In the meanwhile I have been experimenting with using stale image (PhotoDetector) variation of the algorithm and it was working just fine. So instead of processing the live feed I will probably end up processing several frames per second.

This should be a good walk-around except for the face tracking. I did not succeed finding any information on tracking faces between pictures in your docs. By tracking I mean finding a way of telling if it’s the same person on two pictures. I reckon I would have to roll something out on my own. Lack of tracking does not make Affectiva SDK useless for my use-case, it just makes the data more noisy and I’d like to normalize it.

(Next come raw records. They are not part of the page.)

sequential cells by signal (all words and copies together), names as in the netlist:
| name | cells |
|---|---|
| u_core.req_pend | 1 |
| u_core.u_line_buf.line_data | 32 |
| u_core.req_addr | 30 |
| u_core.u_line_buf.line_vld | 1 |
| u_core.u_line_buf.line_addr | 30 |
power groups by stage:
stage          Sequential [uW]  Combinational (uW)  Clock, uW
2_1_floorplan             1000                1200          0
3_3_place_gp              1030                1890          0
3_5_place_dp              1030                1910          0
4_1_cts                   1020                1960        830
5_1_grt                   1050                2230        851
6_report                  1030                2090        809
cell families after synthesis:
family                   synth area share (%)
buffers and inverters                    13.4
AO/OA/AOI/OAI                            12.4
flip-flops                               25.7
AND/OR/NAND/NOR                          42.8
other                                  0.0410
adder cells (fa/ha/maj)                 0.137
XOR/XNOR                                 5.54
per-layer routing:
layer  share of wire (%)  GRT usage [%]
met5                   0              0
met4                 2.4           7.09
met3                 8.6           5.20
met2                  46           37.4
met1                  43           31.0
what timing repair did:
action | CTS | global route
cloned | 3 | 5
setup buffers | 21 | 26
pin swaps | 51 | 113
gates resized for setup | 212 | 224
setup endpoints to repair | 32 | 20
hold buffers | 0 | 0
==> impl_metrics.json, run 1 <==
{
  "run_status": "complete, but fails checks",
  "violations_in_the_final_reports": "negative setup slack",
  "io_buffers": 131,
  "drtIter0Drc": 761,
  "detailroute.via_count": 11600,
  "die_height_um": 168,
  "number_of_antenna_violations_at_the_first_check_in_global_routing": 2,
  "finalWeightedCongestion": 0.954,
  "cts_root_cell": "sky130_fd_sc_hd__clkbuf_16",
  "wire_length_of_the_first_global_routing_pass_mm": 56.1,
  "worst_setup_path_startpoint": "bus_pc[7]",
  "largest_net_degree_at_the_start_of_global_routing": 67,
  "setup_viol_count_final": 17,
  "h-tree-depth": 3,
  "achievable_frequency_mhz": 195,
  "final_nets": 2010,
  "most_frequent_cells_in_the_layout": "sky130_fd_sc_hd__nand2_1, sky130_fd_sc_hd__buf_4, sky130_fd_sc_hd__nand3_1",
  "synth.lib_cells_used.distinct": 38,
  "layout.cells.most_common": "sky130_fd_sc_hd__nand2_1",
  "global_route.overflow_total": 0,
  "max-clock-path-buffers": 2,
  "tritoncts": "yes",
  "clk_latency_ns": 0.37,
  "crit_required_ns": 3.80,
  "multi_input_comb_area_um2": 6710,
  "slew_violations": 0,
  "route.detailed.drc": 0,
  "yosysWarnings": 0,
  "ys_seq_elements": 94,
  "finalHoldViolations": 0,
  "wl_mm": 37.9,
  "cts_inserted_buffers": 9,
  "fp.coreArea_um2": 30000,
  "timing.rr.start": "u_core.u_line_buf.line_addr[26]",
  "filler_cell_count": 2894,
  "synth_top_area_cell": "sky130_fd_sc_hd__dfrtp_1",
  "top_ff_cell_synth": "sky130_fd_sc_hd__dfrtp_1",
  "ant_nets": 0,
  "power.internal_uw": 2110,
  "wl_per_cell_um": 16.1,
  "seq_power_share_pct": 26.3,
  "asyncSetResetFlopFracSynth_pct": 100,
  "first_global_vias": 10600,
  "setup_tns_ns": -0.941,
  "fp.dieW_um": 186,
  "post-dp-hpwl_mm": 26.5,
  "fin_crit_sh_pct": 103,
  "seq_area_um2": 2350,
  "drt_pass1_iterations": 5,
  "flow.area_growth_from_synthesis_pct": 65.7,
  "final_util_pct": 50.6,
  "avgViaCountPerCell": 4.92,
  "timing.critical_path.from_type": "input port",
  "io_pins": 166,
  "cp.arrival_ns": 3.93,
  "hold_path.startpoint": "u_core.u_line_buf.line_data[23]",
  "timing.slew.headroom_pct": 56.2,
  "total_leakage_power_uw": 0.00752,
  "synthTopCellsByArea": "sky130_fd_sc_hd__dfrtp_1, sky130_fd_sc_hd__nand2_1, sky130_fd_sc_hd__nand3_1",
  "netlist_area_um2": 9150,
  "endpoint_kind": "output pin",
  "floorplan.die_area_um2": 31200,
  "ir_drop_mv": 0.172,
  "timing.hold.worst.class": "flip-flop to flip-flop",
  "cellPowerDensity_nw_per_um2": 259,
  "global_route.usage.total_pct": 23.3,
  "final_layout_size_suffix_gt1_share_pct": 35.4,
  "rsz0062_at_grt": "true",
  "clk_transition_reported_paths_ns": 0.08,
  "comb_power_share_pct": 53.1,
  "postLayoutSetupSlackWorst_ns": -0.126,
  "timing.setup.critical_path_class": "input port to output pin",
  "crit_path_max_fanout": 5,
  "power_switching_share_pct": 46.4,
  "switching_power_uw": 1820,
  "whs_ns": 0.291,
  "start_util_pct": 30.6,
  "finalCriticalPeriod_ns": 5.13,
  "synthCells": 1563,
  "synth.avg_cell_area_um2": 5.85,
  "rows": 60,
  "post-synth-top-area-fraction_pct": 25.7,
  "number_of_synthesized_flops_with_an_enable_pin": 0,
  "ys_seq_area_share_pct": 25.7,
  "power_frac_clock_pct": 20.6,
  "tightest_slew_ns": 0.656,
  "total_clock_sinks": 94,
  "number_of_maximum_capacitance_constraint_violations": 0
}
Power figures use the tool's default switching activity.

Any thoughts or suggestions on this subject?


#4

@janek_bajanek the SDK doesn’t do facial recognition. Face recognition is where you want to identify who a person is regardless of their expression. Our technology solves the complementary problem (also called the ‘dual’ problem): we want to recognize the expression regardless of the person’s identity. Our SDK doesn’t care who they are, but rather what they are showing on their face, and to that effect doesn’t perform any identity recognition.